Dear bros and ISIS, Greece and its agents in the Pakistani media are winning the propaganda war in which they are portraying liberation fighters as terrorists; when the truth is, it is these humble, pious moustachioed men, and women who have become men, that are our best men (and women who’ve become men), to one day help us liberate Afghanistan, Kashmir, Chechnya, Bosnia, Iraq, Lebanon and Trinidad.

And finally, dear brethren and sisteren and fraands and all, here’s another truth that will shock you: The forces that our trying to demonise the humble, pious moustachioed men (and women who have become men) in our dear republic, are the same forces that are overblowing India’s so-called rape issue.

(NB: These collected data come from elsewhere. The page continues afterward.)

### src/rtl/unit_slot_p.sv
// Lane-unit slot: spawn, march toward the opposing front, attack on a cooldown, die and free the slot.
// Optional health regeneration is built when UNIT_REGEN_EN is defined.
`timescale 1ns/1ps
module unit_slot_p #(
  parameter int unsigned POS_W      = 9,
  parameter int unsigned HP_W       = 8,
  parameter int unsigned DIR        = 0,
  parameter int unsigned HP1        = 255,
  parameter int unsigned HP2        = 191,
  parameter int unsigned HP3        = 127,
  parameter int unsigned PWR1       = 32,
  parameter int unsigned PWR2       = 64,
  parameter int unsigned PWR3       = 128,
  parameter int unsigned ATK_PERIOD = 2,
  parameter int unsigned DEATH_HOLD = 4
) (
  input  logic             clk,
  input  logic             reset,
  input  logic             move_tick,
  input  logic             dmg_valid,
  input  logic [HP_W-1:0]  dmg_in,
  input  logic             spawn_req,
  input  logic [1:0]       spawn_type,
  input  logic [POS_W-1:0] enemy_front,
  output logic [POS_W-1:0] position,
  output logic [HP_W-1:0]  damage_out,
  output logic [1:0]       unit_type,
  output logic             dead,
  output logic             attacking,
  output logic             at_base
);

  localparam logic [2:0] S_IDLE   = 3'd0;
  localparam logic [2:0] S_DEPLOY = 3'd1;
  localparam logic [2:0] S_ALIVE  = 3'd2;
  localparam logic [2:0] S_DYING  = 3'd3;

  localparam int unsigned CD_W = (ATK_PERIOD > 1) ? $clog2(ATK_PERIOD) : 1;
  localparam int unsigned HD_W = (DEATH_HOLD > 1) ? $clog2(DEATH_HOLD) : 1;
  localparam logic [POS_W-1:0] SPAWN = (DIR == 0) ? {POS_W{1'b1}} : {POS_W{1'b0}};
  localparam logic [POS_W-1:0] FAR   = (DIR == 0) ? {POS_W{1'b0}} : {POS_W{1'b1}};

  logic [2:0]       state_q, state_d;
  logic [1:0]       type_q, type_d;
  logic [POS_W-1:0] pos_q, pos_d;
  logic [HP_W-1:0]  hp_q, hp_d;
  logic [HP_W-1:0]  pwr_q, pwr_d;
  logic [CD_W-1:0]  cd_q, cd_d;
  logic [HD_W-1:0]  hold_q, hold_d;
  logic [HP_W-1:0]  dmg_q, dmg_d;
  logic             atk_q, atk_d;
  logic             engaged, kill;
`ifdef UNIT_REGEN_EN
  logic [2:0]       regen_q, regen_d;
`endif

  function automatic logic [HP_W-1:0] hp_of(input logic [1:0] t);
    case (t)
      2'd1:    return HP_W'(HP1);
      2'd2:    return HP_W'(HP2);
      2'd3:    return HP_W'(HP3);
      default: return '0;
    endcase
  endfunction

  function automatic logic [HP_W-1:0] pwr_of(input logic [1:0] t);
    case (t)
      2'd1:    return HP_W'(PWR1);
      2'd2:    return HP_W'(PWR2);
      2'd3:    return HP_W'(PWR3);
      default: return '0;
    endcase
  endfunction

  assign engaged = (DIR == 0) ? (enemy_front >= pos_q) : (enemy_front <= pos_q);
  assign kill    = dmg_valid && (dmg_in >= hp_q);

  always_comb begin
    state_d = state_q;
    type_d  = type_q;
    pos_d   = pos_q;
    hp_d    = hp_q;
    pwr_d   = pwr_q;
    cd_d    = cd_q;
    hold_d  = hold_q;
    dmg_d   = dmg_q;
    atk_d   = 1'b0;
`ifdef UNIT_REGEN_EN
    regen_d = regen_q;
`endif
    case (state_q)
      S_IDLE: begin
        dmg_d = '0;
        if (spawn_req && spawn_type != 2'd0) begin
          type_d  = spawn_type;
          state_d = S_DEPLOY;
        end
      end
      S_DEPLOY: begin
        hp_d    = hp_of(type_q);
        pwr_d   = pwr_of(type_q);
        cd_d    = '0;
        pos_d   = SPAWN;
        dmg_d   = '0;
        state_d = S_ALIVE;
`ifdef UNIT_REGEN_EN
        regen_d = '0;
`endif
      end
      S_ALIVE: begin
        // A killing hit wins over any move/attack decided in the same cycle.
        if (kill) begin
          hp_d    = '0;
          dmg_d   = '0;
          hold_d  = '0;
          state_d = S_DYING;
        end else begin
          if (dmg_valid) hp_d = hp_q - dmg_in;
          if (move_tick) begin
            if (engaged) begin
              if (cd_q == '0) begin
                dmg_d = pwr_q;
                atk_d = 1'b1;
                cd_d  = CD_W'(ATK_PERIOD - 1);
              end else begin
                dmg_d = '0;
                cd_d  = cd_q - 1'b1;
              end
            end else begin
              dmg_d = '0;
              if (pos_q != FAR) pos_d = (DIR == 0) ? pos_q - 1'b1 : pos_q + 1'b1;
            end
`ifdef UNIT_REGEN_EN
            regen_d = regen_q + 1'b1;
            if (regen_q == 3'd7 && !dmg_valid && hp_q < hp_of(type_q)) hp_d = hp_q + 1'b1;
`endif
          end
        end
      end
      S_DYING: begin
        dmg_d = '0;
        if (move_tick) begin
          if (hold_q == HD_W'(DEATH_HOLD - 1)) begin
            state_d = S_IDLE;
            pos_d   = SPAWN;
          end else begin
            hold_d = hold_q + 1'b1;
          end
        end
      end
      default: begin
        state_d = S_IDLE;
        dmg_d   = '0;
        pos_d   = SPAWN;
      end
    endcase
  end

  always_ff @(posedge clk or posedge reset) begin
    if (reset) begin
      state_q <= S_IDLE;
      type_q  <= '0;
      pos_q   <= SPAWN;
      hp_q    <= '0;
      pwr_q   <= '0;
      cd_q    <= '0;
      hold_q  <= '0;
      dmg_q   <= '0;
      atk_q   <= 1'b0;
`ifdef UNIT_REGEN_EN
      regen_q <= '0;
`endif
    end else begin
      state_q <= state_d;
      type_q  <= type_d;
      pos_q   <= pos_d;
      hp_q    <= hp_d;
      pwr_q   <= pwr_d;
      cd_q    <= cd_d;
      hold_q  <= hold_d;
      dmg_q   <= dmg_d;
      atk_q   <= atk_d;
`ifdef UNIT_REGEN_EN
      regen_q <= regen_d;
`endif
    end
  end

  assign position   = pos_q;
  assign damage_out = dmg_q;
  assign attacking  = atk_q;
  assign unit_type  = (state_q == S_ALIVE) ? type_q : 2'd0;
  assign dead       = (state_q == S_IDLE);
  assign at_base    = (state_q == S_ALIVE) && (pos_q == FAR);

endmodule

Yes, India is our enemy, but the present Indian government led by Nintendo Modi is at least true to India’s majority faith, Yoga.

The West does not want South Asian powers to succeed.

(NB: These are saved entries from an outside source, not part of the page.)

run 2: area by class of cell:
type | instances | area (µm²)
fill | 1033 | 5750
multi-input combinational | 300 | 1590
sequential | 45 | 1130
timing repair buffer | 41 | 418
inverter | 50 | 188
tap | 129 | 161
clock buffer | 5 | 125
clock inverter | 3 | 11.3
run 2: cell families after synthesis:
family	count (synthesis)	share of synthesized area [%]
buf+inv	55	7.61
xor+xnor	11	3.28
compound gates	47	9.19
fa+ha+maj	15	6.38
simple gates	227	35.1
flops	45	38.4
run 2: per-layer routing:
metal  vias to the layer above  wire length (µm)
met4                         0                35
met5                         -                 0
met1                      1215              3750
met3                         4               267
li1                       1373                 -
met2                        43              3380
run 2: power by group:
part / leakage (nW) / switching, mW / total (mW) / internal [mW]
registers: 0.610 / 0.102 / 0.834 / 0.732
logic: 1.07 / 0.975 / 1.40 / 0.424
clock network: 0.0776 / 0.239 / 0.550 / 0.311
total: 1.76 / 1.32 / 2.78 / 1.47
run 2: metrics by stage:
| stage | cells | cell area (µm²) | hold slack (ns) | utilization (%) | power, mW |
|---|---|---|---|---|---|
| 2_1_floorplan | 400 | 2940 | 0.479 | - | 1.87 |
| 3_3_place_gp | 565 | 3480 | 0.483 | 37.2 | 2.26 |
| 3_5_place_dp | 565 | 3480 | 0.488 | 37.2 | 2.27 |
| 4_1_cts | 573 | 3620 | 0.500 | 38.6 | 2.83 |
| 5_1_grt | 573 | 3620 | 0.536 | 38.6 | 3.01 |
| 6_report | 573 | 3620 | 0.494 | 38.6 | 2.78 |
**src/rtl/booth_mul_arbiter_pkg.sv**
```systemverilog
// Shared types and defaults for the Booth multiplier arbiter and its picker.
package booth_mul_arbiter_pkg;

  localparam int unsigned NREQ_DEF  = 4;
  localparam int unsigned WIDTH_DEF = 16;

  // Index width for n requesters; a single requester still needs one bit.
  function automatic int unsigned id_w(input int unsigned n);
    return (n > 1) ? $clog2(n) : 1;
  endfunction

  localparam int unsigned ID_W = id_w(NREQ_DEF);

  typedef enum logic [1:0] {
    StArb,
    StRun,
    StRsp
  } state_e;

endpackage

```
**src/rtl/booth_mul_arbiter_if.sv**
```systemverilog
// Request, response and multiplier-side signals of the Booth multiplier arbiter.
interface booth_mul_arbiter_if
  import booth_mul_arbiter_pkg::*;
#(
  parameter int unsigned NREQ    = NREQ_DEF,
  parameter int unsigned WIDTH_M = WIDTH_DEF,
  parameter int unsigned WIDTH_R = WIDTH_DEF
) ();

  localparam int unsigned IdW = id_w(NREQ);
  localparam int unsigned PW  = WIDTH_M + WIDTH_R;

  logic [NREQ-1:0]         req_valid;
  logic [NREQ-1:0]         req_ready;
  logic [NREQ*WIDTH_M-1:0] req_a;
  logic [NREQ*WIDTH_R-1:0] req_b;

  logic                    rsp_valid;
  logic                    rsp_ready;
  logic [IdW-1:0]          rsp_id;
  logic [PW-1:0]           rsp_data;
  logic                    rsp_err;

  logic                    mul_vld;
  logic [WIDTH_M-1:0]      mul_a;
  logic [WIDTH_R-1:0]      mul_b;
  logic [PW-1:0]           mul_out;
  logic                    mul_done;

  // Arbiter side.
  modport slave (
    input  req_valid, req_a, req_b, rsp_ready, mul_out, mul_done,
    output req_ready, rsp_valid, rsp_id, rsp_data, rsp_err, mul_vld, mul_a, mul_b
  );

  // Requesters, consumer and multiplier side.
  modport master (
    output req_valid, req_a, req_b, rsp_ready, mul_out, mul_done,
    input  req_ready, rsp_valid, rsp_id, rsp_data, rsp_err, mul_vld, mul_a, mul_b
  );

endinterface

```
**src/rtl/booth_mul_arbiter_rr_pick.sv**
```systemverilog
// Combinational round-robin picker: first set request at or above ptr, with wrap.
module booth_mul_arbiter_rr_pick
  import booth_mul_arbiter_pkg::*;
#(
  parameter int unsigned N = NREQ_DEF,
  localparam int unsigned IdxW = id_w(N)
) (
  input  logic [N-1:0]    req,
  input  logic [IdxW-1:0] ptr,
  output logic [N-1:0]    gnt,
  output logic [IdxW-1:0] idx,
  output logic            any
);

  logic [IdxW-1:0] j;

  // Scan N positions starting at ptr; the first hit wins.
  always_comb begin
    gnt = '0;
    idx = '0;
    any = 1'b0;
    j   = '0;
    for (int unsigned k = 0; k < N; k++) begin
      j = IdxW'((32'(ptr) + k) % N);
      if (!any && req[j]) begin
        any    = 1'b1;
        gnt[j] = 1'b1;
        idx    = j;
      end
    end
  end

endmodule

```
**src/rtl/booth_mul_arbiter.sv**
```systemverilog
// Shares one multi-cycle Booth multiplier among NREQ requesters, with a done watchdog.
module booth_mul_arbiter
  import booth_mul_arbiter_pkg::*;
#(
  parameter int unsigned NREQ    = NREQ_DEF,
  parameter int unsigned WIDTH_M = WIDTH_DEF,
  parameter int unsigned WIDTH_R = WIDTH_DEF,
  parameter int unsigned TIMEOUT = 2 * WIDTH_R
) (
  input  logic                clk,
  input  logic                rstn,
  booth_mul_arbiter_if.slave  bus,
  output logic                err_sticky
);

  localparam int unsigned IdW = id_w(NREQ);
  localparam int unsigned PW  = WIDTH_M + WIDTH_R;
  localparam int unsigned WdW = $clog2(TIMEOUT + 1);

  state_e             state_q, state_d;
  logic [IdW-1:0]     rr_ptr_q, rr_ptr_d;
  logic [IdW-1:0]     id_q, id_d;
  logic [WIDTH_M-1:0] mul_a_q, mul_a_d;
  logic [WIDTH_R-1:0] mul_b_q, mul_b_d;
  logic               mul_vld_q, mul_vld_d;
  logic               rsp_valid_q, rsp_valid_d;
  logic [PW-1:0]      rsp_data_q, rsp_data_d;
  logic               rsp_err_q, rsp_err_d;
  logic               err_q, err_d;
  logic [WdW-1:0]     wdog_q, wdog_d;

  logic [NREQ-1:0]    pick_gnt;
  logic [IdW-1:0]     pick_idx;
  logic               pick_any;

  booth_mul_arbiter_rr_pick #(
    .N (NREQ)
  ) u_rr_pick (
    .req (bus.req_valid),
    .ptr (rr_ptr_q),
    .gnt (pick_gnt),
    .idx (pick_idx),
    .any (pick_any)
  );

  // Next-state, operand latching, watchdog and the combinational grant.
  always_comb begin
    state_d       = state_q;
    rr_ptr_d      = rr_ptr_q;
    id_d          = id_q;
    mul_a_d       = mul_a_q;
    mul_b_d       = mul_b_q;
    mul_vld_d     = mul_vld_q;
    rsp_valid_d   = rsp_valid_q;
    rsp_data_d    = rsp_data_q;
    rsp_err_d     = rsp_err_q;
    err_d         = err_q;
    wdog_d        = wdog_q;
    bus.req_ready = '0;

    unique case (state_q)
      StArb: begin
        // No grant may be offered while reset is asserted.
        bus.req_ready = rstn ? pick_gnt : '0;
        if (pick_any) begin
          mul_a_d   = bus.req_a[pick_idx * WIDTH_M +: WIDTH_M];
          mul_b_d   = bus.req_b[pick_idx * WIDTH_R +: WIDTH_R];
          id_d      = pick_idx;
          mul_vld_d = 1'b1;
          rr_ptr_d  = (32'(pick_idx) == NREQ - 1) ? '0 : pick_idx + 1'b1;
          wdog_d    = '0;
          state_d   = StRun;
        end
      end
      StRun: begin
        wdog_d = wdog_q + 1'b1;
        // A real completion beats the watchdog in the same cycle.
        if (bus.mul_done) begin
          rsp_data_d  = bus.mul_out;
          rsp_err_d   = 1'b0;
          rsp_valid_d = 1'b1;
          mul_vld_d   = 1'b0;
          state_d     = StRsp;
        end else if (wdog_q == WdW'(TIMEOUT - 1)) begin
          rsp_data_d  = '0;
          rsp_err_d   = 1'b1;
          err_d       = 1'b1;
          rsp_valid_d = 1'b1;
          mul_vld_d   = 1'b0;
          state_d     = StRsp;
        end
      end
      StRsp: begin
        if (bus.rsp_ready) begin
          rsp_valid_d = 1'b0;
          state_d     = StArb;
        end
      end
      default: state_d = StArb;
    endcase
  end

  // State register with asynchronous active-low reset.
  always_ff @(posedge clk or negedge rstn) begin
    if (!rstn) begin
      state_q     <= StArb;
      rr_ptr_q    <= '0;
      id_q        <= '0;
      mul_a_q     <= '0;
      mul_b_q     <= '0;
      mul_vld_q   <= 1'b0;
      rsp_valid_q <= 1'b0;
      rsp_data_q  <= '0;
      rsp_err_q   <= 1'b0;
      err_q       <= 1'b0;
      wdog_q      <= '0;
    end else begin
      state_q     <= state_d;
      rr_ptr_q    <= rr_ptr_d;
      id_q        <= id_d;
      mul_a_q     <= mul_a_d;
      mul_b_q     <= mul_b_d;
      mul_vld_q   <= mul_vld_d;
      rsp_valid_q <= rsp_valid_d;
      rsp_data_q  <= rsp_data_d;
      rsp_err_q   <= rsp_err_d;
      err_q       <= err_d;
      wdog_q      <= wdog_d;
    end
  end

  assign bus.mul_vld   = mul_vld_q;
  assign bus.mul_a     = mul_a_q;
  assign bus.mul_b     = mul_b_q;
  assign bus.rsp_valid = rsp_valid_q;
  assign bus.rsp_id    = id_q;
  assign bus.rsp_data  = rsp_data_q;
  assign bus.rsp_err   = rsp_err_q;
  assign err_sticky    = err_q;

endmodule

```
**src/flat_wrapper.sv**
```systemverilog
// flat-port wrapper written by rule: the top's interface ports become plain ports
module booth_mul_arbiter_flat import booth_mul_arbiter_pkg::*;
#(
  parameter int unsigned NREQ    = NREQ_DEF,
  parameter int unsigned WIDTH_M = WIDTH_DEF,
  parameter int unsigned WIDTH_R = WIDTH_DEF,
  parameter int unsigned TIMEOUT = 2 * WIDTH_R
)
  (clk, rstn, err_sticky, bus_req_valid, bus_req_a, bus_req_b, bus_rsp_ready, bus_mul_out, bus_mul_done, bus_req_ready, bus_rsp_valid, bus_rsp_id, bus_rsp_data, bus_rsp_err, bus_mul_vld, bus_mul_a, bus_mul_b);
  booth_mul_arbiter_if #(.NREQ(NREQ), .WIDTH_M(WIDTH_M), .WIDTH_R(WIDTH_R)) bus_i ();
  input  logic clk;
  input  logic rstn;
  output logic err_sticky;
  input wire logic [$bits(bus_i.req_valid)-1:0] bus_req_valid;
  input wire logic [$bits(bus_i.req_a)-1:0] bus_req_a;
  input wire logic [$bits(bus_i.req_b)-1:0] bus_req_b;
  input wire logic [$bits(bus_i.rsp_ready)-1:0] bus_rsp_ready;
  input wire logic [$bits(bus_i.mul_out)-1:0] bus_mul_out;
  input wire logic [$bits(bus_i.mul_done)-1:0] bus_mul_done;
  output wire logic [$bits(bus_i.req_ready)-1:0] bus_req_ready;
  output wire logic [$bits(bus_i.rsp_valid)-1:0] bus_rsp_valid;
  output wire logic [$bits(bus_i.rsp_id)-1:0] bus_rsp_id;
  output wire logic [$bits(bus_i.rsp_data)-1:0] bus_rsp_data;
  output wire logic [$bits(bus_i.rsp_err)-1:0] bus_rsp_err;
  output wire logic [$bits(bus_i.mul_vld)-1:0] bus_mul_vld;
  output wire logic [$bits(bus_i.mul_a)-1:0] bus_mul_a;
  output wire logic [$bits(bus_i.mul_b)-1:0] bus_mul_b;
  assign bus_i.req_valid = bus_req_valid;
  assign bus_i.req_a = bus_req_a;
  assign bus_i.req_b = bus_req_b;
  assign bus_i.rsp_ready = bus_rsp_ready;
  assign bus_i.mul_out = bus_mul_out;
  assign bus_i.mul_done = bus_mul_done;
  assign bus_req_ready = bus_i.req_ready;
  assign bus_rsp_valid = bus_i.rsp_valid;
  assign bus_rsp_id = bus_i.rsp_id;
  assign bus_rsp_data = bus_i.rsp_data;
  assign bus_rsp_err = bus_i.rsp_err;
  assign bus_mul_vld = bus_i.mul_vld;
  assign bus_mul_a = bus_i.mul_a;
  assign bus_mul_b = bus_i.mul_b;
  booth_mul_arbiter #(.NREQ(NREQ), .WIDTH_M(WIDTH_M), .WIDTH_R(WIDTH_R), .TIMEOUT(TIMEOUT)) u_core (.clk(clk), .rstn(rstn), .bus(bus_i), .err_sticky(err_sticky));
endmodule
```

It all began with the release of a Hollywood film called ‘Slumdog Millionaire’ which showed India to be a land, not of Yoga and Yogis, but of slums and poverty. I mistakenly saw the film thinking it was a special episode of Kon Baney Ga Karorpati.

Though much of the Western media still shows India as a shining example of Yoga power, some media outlets (funded by gay rights organisations in Canada and Lady Gaga) have started to portray India to be a poverty-stricken country plagued by rape. What outrage! What lies!

Have they forgotten the fact that the Indian civilisation produced spaceships, rockets, microwave ovens and iPods millions of years ago?

That a civilisation which was performing appendix operations long before men in the West even knew that there was something called an appendix in the human body?

A civilisation that trillions of years ago was trading spices with the dinosaurs?

Indian PM Nintendo Modi in a helmet that was first worn by an ancient Indian astronaut millions of years ago. What a guy.
Indian PM Nintendo Modi in a helmet that was first worn by an ancient Indian astronaut millions of years ago. What a guy.

Yes, India is our enemy, but its people are our South Asian brethren and sisteren. They are becoming just like us. In fact they are better, because unlike us, they have actually elected guys whom the West misleadingly calls bigots. Time we elected our own as well.